Work required:
Repeat the entries that appear below, exactly as they are given.

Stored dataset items
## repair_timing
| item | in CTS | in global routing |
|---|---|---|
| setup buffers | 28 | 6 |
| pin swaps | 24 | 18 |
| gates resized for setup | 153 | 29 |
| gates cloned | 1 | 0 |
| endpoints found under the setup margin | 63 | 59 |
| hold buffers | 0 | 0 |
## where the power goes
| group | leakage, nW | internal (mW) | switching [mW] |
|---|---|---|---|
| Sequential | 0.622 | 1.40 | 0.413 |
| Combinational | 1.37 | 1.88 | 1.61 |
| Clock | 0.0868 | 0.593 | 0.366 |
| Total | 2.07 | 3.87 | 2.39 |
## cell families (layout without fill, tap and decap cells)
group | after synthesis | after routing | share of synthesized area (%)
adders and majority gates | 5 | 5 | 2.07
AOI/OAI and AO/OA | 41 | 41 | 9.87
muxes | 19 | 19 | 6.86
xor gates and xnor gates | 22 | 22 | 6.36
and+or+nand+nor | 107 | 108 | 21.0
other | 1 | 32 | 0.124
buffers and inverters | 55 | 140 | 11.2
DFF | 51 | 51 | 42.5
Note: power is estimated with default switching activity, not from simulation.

Response below:
## repair_timing
| item | in CTS | in global routing |
|---|---|---|
| setup buffers | 28 | 6 |
| pin swaps | 24 | 18 |
| gates resized for setup | 153 | 29 |
| gates cloned | 1 | 0 |
| endpoints found under the setup margin | 63 | 59 |
| hold buffers | 0 | 0 |
## where the power goes
| group | leakage, nW | internal (mW) | switching [mW] |
|---|---|---|---|
| Sequential | 0.622 | 1.40 | 0.413 |
| Combinational | 1.37 | 1.88 | 1.61 |
| Clock | 0.0868 | 0.593 | 0.366 |
| Total | 2.07 | 3.87 | 2.39 |
## cell families (layout without fill, tap and decap cells)
group | after synthesis | after routing | share of synthesized area (%)
adders and majority gates | 5 | 5 | 2.07
AOI/OAI and AO/OA | 41 | 41 | 9.87
muxes | 19 | 19 | 6.86
xor gates and xnor gates | 22 | 22 | 6.36
and+or+nand+nor | 107 | 108 | 21.0
other | 1 | 32 | 0.124
buffers and inverters | 55 | 140 | 11.2
DFF | 51 | 51 | 42.5
Note: power is estimated with default switching activity, not from simulation.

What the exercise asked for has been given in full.